Friday, February 10, 2006

Round and Round

Holden informs us that Townsend is pretty much making stuff up here:

MS. TOWNSEND: We don't know exactly when the plot was scheduled for. The intelligence tells us that Khalid Shaykh Muhammad began to initiate it in October of 2001. We know that between then and when the lead operative was arrested in February of '02, between those two periods of time, they traveled through Afghanistan, they met with bin Laden, they swore biat, they came back, and the lead guy is arrested, which disrupts it in February of '02. So you see what I'm saying? It's during that short window of time, between October of 2001 and February of 2002, but we don't know when they planned -- we don't know when it was planned to actually be executed.

Q Just a question on the timing. You said that the operatives and the leader met with bin Laden in early 2002 in Afghanistan; is that right?

MS. TOWNSEND: It's between October 2001 and February of 2002, when the leader is arrested.

Q But when did they meet with bin Laden in Afghanistan?

MS. TOWNSEND: Hold on, let me see. They're telling me the intelligence community believes it was in October.

Q Of 2001?


Q Before the U.S. invasion?

MS. TOWNSEND: Okay, hold on. I can't be that specific, because we don't know.

Q Okay. So you don't know whether or not they met with bin Laden in Afghanistan while U.S. forces were in the country?

MS. TOWNSEND: I don't know.

Funny. Anyway, there may have been a restarted plot but it's sort of a repeat:

The tallest building in California and other West Coast sites were on an early list of targets for the Sept. 11 plot, the commission investigating the attacks reported Wednesday.

The mastermind of the attacks, Khalid Shaikh Mohammed, said he originally envisioned an attack involving 10 hijacked planes. He proposed crashing them into CIA and FBI headquarters, unidentified nuclear power plants and the tallest buildings in California and Washington state. At 1,017 feet, Library Tower in Los Angeles is the tallest building west of the Mississippi.

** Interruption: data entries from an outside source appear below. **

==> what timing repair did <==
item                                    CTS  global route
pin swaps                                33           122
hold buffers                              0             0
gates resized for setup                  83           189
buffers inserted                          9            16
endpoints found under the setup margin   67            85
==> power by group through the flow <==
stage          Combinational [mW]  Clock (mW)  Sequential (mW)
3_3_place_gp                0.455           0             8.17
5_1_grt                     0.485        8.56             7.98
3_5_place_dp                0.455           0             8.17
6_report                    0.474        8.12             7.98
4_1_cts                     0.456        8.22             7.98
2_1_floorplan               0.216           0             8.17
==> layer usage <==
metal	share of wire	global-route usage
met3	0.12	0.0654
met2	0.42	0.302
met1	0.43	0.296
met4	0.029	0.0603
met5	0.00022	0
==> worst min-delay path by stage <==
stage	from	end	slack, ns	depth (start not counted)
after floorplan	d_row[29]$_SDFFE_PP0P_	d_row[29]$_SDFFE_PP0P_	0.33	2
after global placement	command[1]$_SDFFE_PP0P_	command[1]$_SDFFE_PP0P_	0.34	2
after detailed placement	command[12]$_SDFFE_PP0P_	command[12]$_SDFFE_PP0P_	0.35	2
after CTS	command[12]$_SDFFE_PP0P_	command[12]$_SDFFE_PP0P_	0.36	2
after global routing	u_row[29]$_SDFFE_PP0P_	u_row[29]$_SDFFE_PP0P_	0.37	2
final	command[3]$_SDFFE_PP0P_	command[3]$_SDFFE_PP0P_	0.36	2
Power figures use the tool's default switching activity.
<file path="config.mk">
export PLATFORM = sky130hd
export DESIGN_NAME = isf_dev_flat
export DESIGN_NICKNAME = d
export VERILOG_FILES = /design/src/logic/isf_pkg.sv /design/src/logic/isf_if.sv /design/src/logic/isf_dev.sv /design/src/flat_wrapper.sv
export SDC_FILE = /design/constraint.sdc
export NUM_CORES = 1
export LEC_CHECK = 0
export ABC_AREA = 1
export BUFFER_PORTS_ARGS = -buffer_cell sky130_fd_sc_hd__buf_4
export CAP_MARGIN = 40
export CORE_MARGIN = 1
export CORE_UTILIZATION = 29
export CTS_BUF_LIST = sky130_fd_sc_hd__clkbuf_4 sky130_fd_sc_hd__clkbuf_8 sky130_fd_sc_hd__clkbuf_16
export CTS_CLUSTER_SIZE = 30
export DETAILED_ROUTE_END_ITERATION = 8
export MAX_ROUTING_LAYER = met4
export PLACE_DENSITY = 0.51
export SLEW_MARGIN = 20
export SYNTH_ARGS = -nofsm -noshare
export SYNTH_HDL_FRONTEND = slang
export SYNTH_SLANG_ARGS = --single-unit
export TNS_END_PERCENT = 50
</file>
<file path="constraint.sdc">
create_clock -name hclk -period 2.5 [get_ports hclk]
set_clock_uncertainty 0.05 [all_clocks]
set_input_delay 0.5 -clock hclk [delete_from_list [all_inputs] [get_ports hclk]]
set_output_delay 0.5 -clock hclk [all_outputs]
set_load 0.02 [all_outputs]
</file>
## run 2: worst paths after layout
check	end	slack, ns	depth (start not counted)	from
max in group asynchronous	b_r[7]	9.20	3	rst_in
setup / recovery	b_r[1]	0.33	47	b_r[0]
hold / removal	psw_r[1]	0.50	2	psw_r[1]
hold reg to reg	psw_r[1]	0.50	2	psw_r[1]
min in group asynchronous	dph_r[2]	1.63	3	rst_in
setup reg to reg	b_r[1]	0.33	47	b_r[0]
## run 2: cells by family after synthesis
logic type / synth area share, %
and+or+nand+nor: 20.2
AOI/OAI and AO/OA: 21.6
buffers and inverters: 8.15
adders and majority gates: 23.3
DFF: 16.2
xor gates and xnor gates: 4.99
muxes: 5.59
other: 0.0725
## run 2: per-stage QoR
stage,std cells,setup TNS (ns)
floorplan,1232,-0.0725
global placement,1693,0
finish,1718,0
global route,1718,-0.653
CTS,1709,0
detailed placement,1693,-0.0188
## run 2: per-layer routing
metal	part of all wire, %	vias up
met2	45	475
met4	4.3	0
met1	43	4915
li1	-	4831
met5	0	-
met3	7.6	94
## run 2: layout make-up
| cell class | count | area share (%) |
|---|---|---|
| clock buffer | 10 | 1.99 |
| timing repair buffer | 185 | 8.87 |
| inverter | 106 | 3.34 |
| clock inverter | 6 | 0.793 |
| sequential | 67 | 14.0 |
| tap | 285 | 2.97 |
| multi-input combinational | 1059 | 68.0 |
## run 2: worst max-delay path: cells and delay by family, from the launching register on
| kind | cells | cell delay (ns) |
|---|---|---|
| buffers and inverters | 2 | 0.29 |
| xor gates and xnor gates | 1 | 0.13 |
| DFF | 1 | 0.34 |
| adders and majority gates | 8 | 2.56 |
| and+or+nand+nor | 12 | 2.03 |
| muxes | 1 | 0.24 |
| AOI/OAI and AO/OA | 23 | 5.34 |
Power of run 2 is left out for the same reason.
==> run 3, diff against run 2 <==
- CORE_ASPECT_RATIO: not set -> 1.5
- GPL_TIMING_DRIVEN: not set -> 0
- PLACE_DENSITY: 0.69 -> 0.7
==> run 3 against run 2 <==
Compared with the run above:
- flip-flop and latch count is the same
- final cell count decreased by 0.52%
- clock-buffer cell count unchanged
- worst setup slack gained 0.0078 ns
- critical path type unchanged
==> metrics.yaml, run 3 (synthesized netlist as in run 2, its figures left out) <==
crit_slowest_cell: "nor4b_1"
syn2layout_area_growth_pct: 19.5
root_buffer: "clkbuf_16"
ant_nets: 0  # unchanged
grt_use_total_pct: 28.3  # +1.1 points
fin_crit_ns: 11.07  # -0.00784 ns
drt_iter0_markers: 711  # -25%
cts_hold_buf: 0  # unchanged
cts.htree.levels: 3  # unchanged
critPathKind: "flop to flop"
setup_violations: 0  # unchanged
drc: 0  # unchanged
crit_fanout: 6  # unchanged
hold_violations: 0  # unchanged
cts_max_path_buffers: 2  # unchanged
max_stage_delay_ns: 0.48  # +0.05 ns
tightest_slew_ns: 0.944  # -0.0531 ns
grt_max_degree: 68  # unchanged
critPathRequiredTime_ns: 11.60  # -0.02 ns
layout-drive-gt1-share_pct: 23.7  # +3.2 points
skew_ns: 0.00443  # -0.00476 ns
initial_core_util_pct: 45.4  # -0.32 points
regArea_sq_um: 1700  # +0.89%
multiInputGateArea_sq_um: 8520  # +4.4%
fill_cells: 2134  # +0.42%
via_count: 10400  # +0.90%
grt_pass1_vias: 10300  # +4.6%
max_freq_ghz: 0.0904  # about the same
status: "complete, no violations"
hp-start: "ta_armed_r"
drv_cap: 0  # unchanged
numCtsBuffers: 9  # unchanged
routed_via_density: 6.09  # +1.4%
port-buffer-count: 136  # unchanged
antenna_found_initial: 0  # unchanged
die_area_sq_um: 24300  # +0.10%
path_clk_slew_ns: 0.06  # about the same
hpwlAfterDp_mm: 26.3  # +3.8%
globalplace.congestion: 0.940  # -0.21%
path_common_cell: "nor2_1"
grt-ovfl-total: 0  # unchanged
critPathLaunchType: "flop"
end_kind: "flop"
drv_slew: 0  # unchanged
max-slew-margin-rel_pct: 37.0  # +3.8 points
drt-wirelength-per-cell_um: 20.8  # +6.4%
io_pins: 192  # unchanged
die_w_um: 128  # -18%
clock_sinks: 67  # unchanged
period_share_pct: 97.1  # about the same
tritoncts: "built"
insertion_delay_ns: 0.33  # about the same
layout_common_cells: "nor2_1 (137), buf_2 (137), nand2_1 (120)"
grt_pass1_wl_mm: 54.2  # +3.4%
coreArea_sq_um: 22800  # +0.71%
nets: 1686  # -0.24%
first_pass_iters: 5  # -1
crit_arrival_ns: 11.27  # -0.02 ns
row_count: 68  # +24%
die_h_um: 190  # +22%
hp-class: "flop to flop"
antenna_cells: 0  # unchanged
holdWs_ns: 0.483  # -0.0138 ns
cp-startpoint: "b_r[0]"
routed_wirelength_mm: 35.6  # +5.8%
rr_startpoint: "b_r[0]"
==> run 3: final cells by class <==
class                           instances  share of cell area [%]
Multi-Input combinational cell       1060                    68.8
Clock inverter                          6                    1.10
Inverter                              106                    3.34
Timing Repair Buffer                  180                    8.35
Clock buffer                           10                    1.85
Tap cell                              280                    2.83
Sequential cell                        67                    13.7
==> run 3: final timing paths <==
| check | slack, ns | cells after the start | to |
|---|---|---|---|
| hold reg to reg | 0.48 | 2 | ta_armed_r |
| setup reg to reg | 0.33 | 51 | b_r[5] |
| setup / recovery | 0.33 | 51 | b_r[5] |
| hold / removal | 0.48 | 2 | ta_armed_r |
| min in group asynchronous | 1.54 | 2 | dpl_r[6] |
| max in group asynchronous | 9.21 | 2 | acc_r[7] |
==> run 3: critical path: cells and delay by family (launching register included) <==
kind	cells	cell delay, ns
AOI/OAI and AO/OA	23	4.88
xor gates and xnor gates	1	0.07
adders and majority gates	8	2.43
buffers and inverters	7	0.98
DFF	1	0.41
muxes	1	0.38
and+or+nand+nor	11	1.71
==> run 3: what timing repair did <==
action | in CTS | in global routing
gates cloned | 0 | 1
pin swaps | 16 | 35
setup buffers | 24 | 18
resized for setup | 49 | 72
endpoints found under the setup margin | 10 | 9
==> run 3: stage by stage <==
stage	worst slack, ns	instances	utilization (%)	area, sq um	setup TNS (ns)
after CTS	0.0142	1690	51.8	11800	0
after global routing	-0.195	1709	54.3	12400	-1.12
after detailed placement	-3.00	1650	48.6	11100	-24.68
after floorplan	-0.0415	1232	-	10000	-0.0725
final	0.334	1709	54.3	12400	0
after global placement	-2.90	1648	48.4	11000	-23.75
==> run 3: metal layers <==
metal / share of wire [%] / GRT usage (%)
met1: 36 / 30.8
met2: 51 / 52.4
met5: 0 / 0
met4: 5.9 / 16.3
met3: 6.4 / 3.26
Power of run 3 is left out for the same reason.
--- src/core/csp_pkg.sv ---
/*
  Package for the core sequencing block: program counter, return stack,
  shadow context and the two indirect pointers.
  Assumes one instruction clock and a decoder that issues one-cycle
  command pulses to the core.
*/
// Function
// RULE1: return stack of 16 entries, 15 bits each, apart from data memory
// RULE2: overflow sets stack_overflow_flag, underflow sets stack_underflow_flag, status register
// RULE3: with stack error reset enabled, overflow or underflow forces software reset
// RULE4: two independent 16-bit indirect pointer registers
// RULE5: each pointer reaches all file registers and program memory
// RULE6: indirect access to program memory takes one extra instruction cycle
// RULE7: pointers give a linear view of general purpose RAM beyond 80 bytes
// RULE8: interrupt entry saves core registers to shadows; return restores them
// RULE9: program counter is 15 bits, 32K words of 14 bits
// RULE10: addresses above 3fff wrap into the implemented 16K words
// RULE11: reset starts at 0000, interrupt loads 0004
// RULE12: pointer high byte bit 7 selects program memory; read returns low byte
// RULE13: writes through the indirect port never modify program memory
// RULE14: calls and interrupts push return address; returns pop it
package csp_pkg;
  localparam int PC_W = 15;
  localparam int STK_DEPTH = 16;
  localparam int STK_PTR_W = 4;
  localparam int PTR_W = 16;
  localparam int IMPL_W = 14;
  localparam logic [14:0] IMPL_MASK = 15'h3fff;
  localparam logic [14:0] RESET_VEC = 15'h0000;
  localparam logic [14:0] INT_VEC = 15'h0004;
  localparam int PROG_SEL_BIT = 15;
  localparam int LIN_SEL_BIT = 13;
  localparam int GPR_PER_BANK = 80;
  localparam logic [11:0] GPR_BANK_BASE = 12'h020;
  localparam int BANK_SIZE = 128;
  localparam int POWER_CONTROL_STATUS_REG_OVF_BIT = 7;
  localparam int POWER_CONTROL_STATUS_REG_UNF_BIT = 6;
  typedef enum logic [2:0] {
    CSP_NOP, CSP_STEP, CSP_JUMP, CSP_CALL, CSP_RET, CSP_RETFIE, CSP_INT
  } csp_cmd_t;
endpackage

--- src/core/csp_stack_if.sv ---
/*
  Interface between the core top and its return stack.
  Assumes single clock; push and pop are one-cycle strobes.
*/
`timescale 1ns/10ps
`default_nettype none
interface csp_stack_if;
  logic push;
  logic pop;
  logic [14:0] push_data;
  logic [14:0] top_data;
  logic overflow;
  logic underflow;
  modport core (output push, output pop, output push_data,
                input top_data, input overflow, input underflow);
  modport stack (input push, input pop, input push_data,
                 output top_data, output overflow, output underflow);
endinterface
`default_nettype wire

--- src/core/csp_stack.sv ---
/*
  Hardware return stack of 16 entries.
  Assumes push and pop never both asserted; the core guarantees that.
*/
`timescale 1ns/10ps
`default_nettype none
module csp_stack
  import csp_pkg::*;
(
  // clock and reset
  input wire logic clk,
  input wire logic rst,
  // core side
  csp_stack_if.stack sif
);
  // RULE1: dedicated storage
  logic [14:0] mem [STK_DEPTH];
  logic [STK_PTR_W:0] count;
  logic [STK_PTR_W:0] next_count;
  logic [STK_PTR_W-1:0] wr_idx;

  assign wr_idx = count[STK_PTR_W-1:0];
  assign sif.top_data = (count == '0) ? RESET_VEC : mem[wr_idx - 4'h1];

  // RULE2: detect overflow and underflow
  assign sif.overflow = sif.push && (count == 5'(STK_DEPTH));
  assign sif.underflow = sif.pop && (count == '0);

  always_comb begin
    next_count = count;
    if (sif.push && !sif.overflow) begin
      next_count = count + 5'h01;
    end else if (sif.pop && !sif.underflow) begin
      next_count = count - 5'h01;
    end
  end

  always_ff @(posedge clk) begin
    if (rst) begin
      count <= '0;
    end else begin
      count <= next_count;
    end
  end

  // data cells are not reset, only the depth count matters
  always_ff @(posedge clk) begin
    if (sif.push && !sif.overflow) begin
      mem[wr_idx] <= sif.push_data;
    end
  end
endmodule
`default_nettype wire

--- src/core/csp_core.sv ---
/*
  Core sequencer: program counter, vectors, return stack control,
  shadow context, two indirect pointers and their address mapping.
  Assumes a decoder on the same clock issuing one command per cycle and
  waiting while stall is high; program memory answers in the same cycle as
  prog_rd_en.
*/
`timescale 1ns/10ps
`default_nettype none
module csp_core
  import csp_pkg::*;
(
  // clock and reset
  input wire logic clk,
  input wire logic rst,
  // instruction stream
  input wire csp_cmd_t cmd,
  input wire logic [14:0] jump_addr,
  input wire logic stack_err_reset_en,
  // core registers to shadow
  input wire logic [7:0] work_in,
  input wire logic [7:0] status_in,
  input wire logic [7:0] bank_in,
  input wire logic [7:0] pclath_in,
  // pointer access
  input wire logic ptr_sel,
  input wire logic ptr_wr,
  input wire logic [15:0] ptr_wdata,
  input wire logic ind_rd,
  input wire logic ind_wr,
  input wire logic [7:0] ind_wdata,
  input wire logic [13:0] prog_rdata,
  // outputs
  output logic [14:0] pc,
  output logic stall,
  output logic [15:0] file_select_pointer0,
  output logic [15:0] file_select_pointer1,
  output logic [11:0] data_addr,
  output logic data_wr,
  output logic [7:0] data_wdata,
  output logic data_rd,
  output logic [14:0] prog_addr,
  output logic prog_rd_en,
  output logic [7:0] indirect_data_port,
  output logic ind_valid,
  output logic [7:0] power_control_status_reg,
  output logic soft_reset,
  output logic restore_valid,
  output logic [7:0] work_out,
  output logic [7:0] status_out,
  output logic [7:0] bank_out,
  output logic [7:0] pclath_out
);
  csp_stack_if sif ();
  csp_stack u_stack (
    .clk(clk),
    .rst(rst),
    .sif(sif)
  );

  logic [15:0] ptr [2];
  logic [15:0] next_ptr [2];
  logic [14:0] next_pc;
  logic next_stall;
  logic [7:0] next_power_control_status_reg;
  logic next_soft_reset;
  logic [31:0] shadow;
  logic [31:0] next_shadow;
  logic next_restore;
  logic [15:0] cur_ptr;
  logic [11:0] next_data_addr;
  logic next_data_wr;
  logic next_data_rd;
  logic next_prog_rd;
  logic [7:0] next_ind_data;
  logic next_ind_valid;
  logic [14:0] pc_inc;
  logic [14:0] lin_off;
  logic [6:0] lin_bank;
  logic [6:0] lin_byte;

  // RULE10: wrap above last implemented word
  assign pc_inc = (pc + 15'h0001) & IMPL_MASK;

  // ------------------------------------------------------------
  // program counter and stack
  // ------------------------------------------------------------
  always_comb begin
    next_pc = pc;
    sif.push = 1'b0;
    sif.pop = 1'b0;
    sif.push_data = pc_inc;
    next_power_control_status_reg = power_control_status_reg;
    next_soft_reset = 1'b0;
    next_shadow = shadow;
    next_restore = 1'b0;
    if (!stall) begin
      case (cmd)
        CSP_STEP: next_pc = pc_inc;
        CSP_JUMP: next_pc = jump_addr & IMPL_MASK;
        // RULE14: call pushes return address
        CSP_CALL: begin
          sif.push = 1'b1;
          next_pc = jump_addr & IMPL_MASK;
        end
        // RULE14: return pops address
        CSP_RET: begin
          sif.pop = 1'b1;
          next_pc = sif.top_data & IMPL_MASK;
        end
        // RULE8: restore shadows on return
        CSP_RETFIE: begin
          sif.pop = 1'b1;
          next_pc = sif.top_data & IMPL_MASK;
          next_restore = 1'b1;
        end
        // RULE11: interrupt vector, RULE8: save context
        CSP_INT: begin
          sif.push = 1'b1;
          sif.push_data = pc & IMPL_MASK;
          next_pc = INT_VEC;
          next_shadow = {work_in, status_in, bank_in, pclath_in};
        end
        default: next_pc = pc;
      endcase
    end
    // RULE2: sticky error flags, cleared only by reset
    if (sif.overflow) begin
      next_power_control_status_reg[POWER_CONTROL_STATUS_REG_OVF_BIT] = 1'b1;
    end
    if (sif.underflow) begin
      next_power_control_status_reg[POWER_CONTROL_STATUS_REG_UNF_BIT] = 1'b1;
    end
    // RULE3: optional software reset on stack error
    if ((sif.overflow || sif.underflow) && stack_err_reset_en) begin
      next_soft_reset = 1'b1;
      next_pc = RESET_VEC;
    end
  end

  // RULE9: 15-bit program counter
  always_ff @(posedge clk) begin
    if (rst) begin
      // RULE11: reset vector
      pc <= RESET_VEC;
      power_control_status_reg <= 8'h00;
      soft_reset <= 1'b0;
      shadow <= 32'h0000_0000;
      restore_valid <= 1'b0;
    end else begin
      pc <= next_pc;
      power_control_status_reg <= next_power_control_status_reg;
      soft_reset <= next_soft_reset;
      shadow <= next_shadow;
      restore_valid <= next_restore;
    end
  end

  assign work_out = shadow[31:24];
  assign status_out = shadow[23:16];
  assign bank_out = shadow[15:8];
  assign pclath_out = shadow[7:0];

  // ------------------------------------------------------------
  // indirect pointers
  // ------------------------------------------------------------
  assign cur_ptr = ptr[ptr_sel];
  assign file_select_pointer0 = ptr[0];
  assign file_select_pointer1 = ptr[1];
  // RULE7: linear gpr space, 80 bytes per bank
  assign lin_off = cur_ptr[12:0] + 15'h0000;
  assign lin_bank = 7'(lin_off / 15'(GPR_PER_BANK));
  assign lin_byte = 7'(lin_off % 15'(GPR_PER_BANK));

  // RULE4: two independent registers
  generate
    for (genvar i = 0; i < 2; i++) begin : g_ptr
      always_comb begin
        next_ptr[i] = ptr[i];
        if (ptr_wr && (ptr_sel == 1'(i))) begin
          next_ptr[i] = ptr_wdata;
        end
      end
      always_ff @(posedge clk) begin
        if (rst) begin
          ptr[i] <= 16'h0000;
        end else begin
          ptr[i] <= next_ptr[i];
        end
      end
    end
  endgenerate

  always_comb begin
    next_data_addr = cur_ptr[11:0];
    next_data_wr = 1'b0;
    next_data_rd = 1'b0;
    next_prog_rd = 1'b0;
    next_stall = 1'b0;
    next_ind_data = indirect_data_port;
    next_ind_valid = 1'b0;
    // RULE12: second cycle returns low byte of word
    if (stall) begin
      // a dropped write also stalls, but has no word to hand back
      if (prog_rd_en) begin
        next_ind_data = prog_rdata[7:0];
        next_ind_valid = 1'b1;
      end
    // RULE5: one pointer space for both memories
    end else if (cur_ptr[PROG_SEL_BIT]) begin
      if (ind_rd) begin
        // RULE6: one extra cycle for the fetch
        next_prog_rd = 1'b1;
        next_stall = 1'b1;
      end else if (ind_wr) begin
        // RULE13: write dropped, still costs the extra cycle
        next_stall = 1'b1;
      end
    end else begin
      if (cur_ptr[LIN_SEL_BIT]) begin
        next_data_addr = 12'({lin_bank, 5'h00} + {lin_bank, 7'h00} - {lin_bank, 5'h00})
                         + GPR_BANK_BASE + 12'(lin_byte);
      end
      next_data_wr = ind_wr;
      next_data_rd = ind_rd;
    end
  end

  always_ff @(posedge clk) begin
    if (rst) begin
      data_addr <= 12'h000;
      data_wr <= 1'b0;
      data_rd <= 1'b0;
      data_wdata <= 8'h00;
      prog_addr <= 15'h0000;
      prog_rd_en <= 1'b0;
      stall <= 1'b0;
      indirect_data_port <= 8'h00;
      ind_valid <= 1'b0;
    end else begin
      data_addr <= next_data_addr;
      data_wr <= next_data_wr;
      data_rd <= next_data_rd;
      data_wdata <= ind_wdata;
      // RULE10: program fetch also wraps
      prog_addr <= {1'b0, cur_ptr[IMPL_W-1:0]};
      prog_rd_en <= next_prog_rd;
      stall <= next_stall;
      indirect_data_port <= next_ind_data;
      ind_valid <= next_ind_valid;
    end
  end
endmodule
`default_nettype wire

The expanded plan was rejected by Osama bin Laden, who ultimately approved a mission involving four planes. Training for it began in 1999.

The commission's 20-page outline of the Sept. 11 plot, based on interviews with government officials and documents, filled some of the gaps in the events leading up to the deadliest attacks on U.S. soil and raised fresh questions.

That's from June 2004.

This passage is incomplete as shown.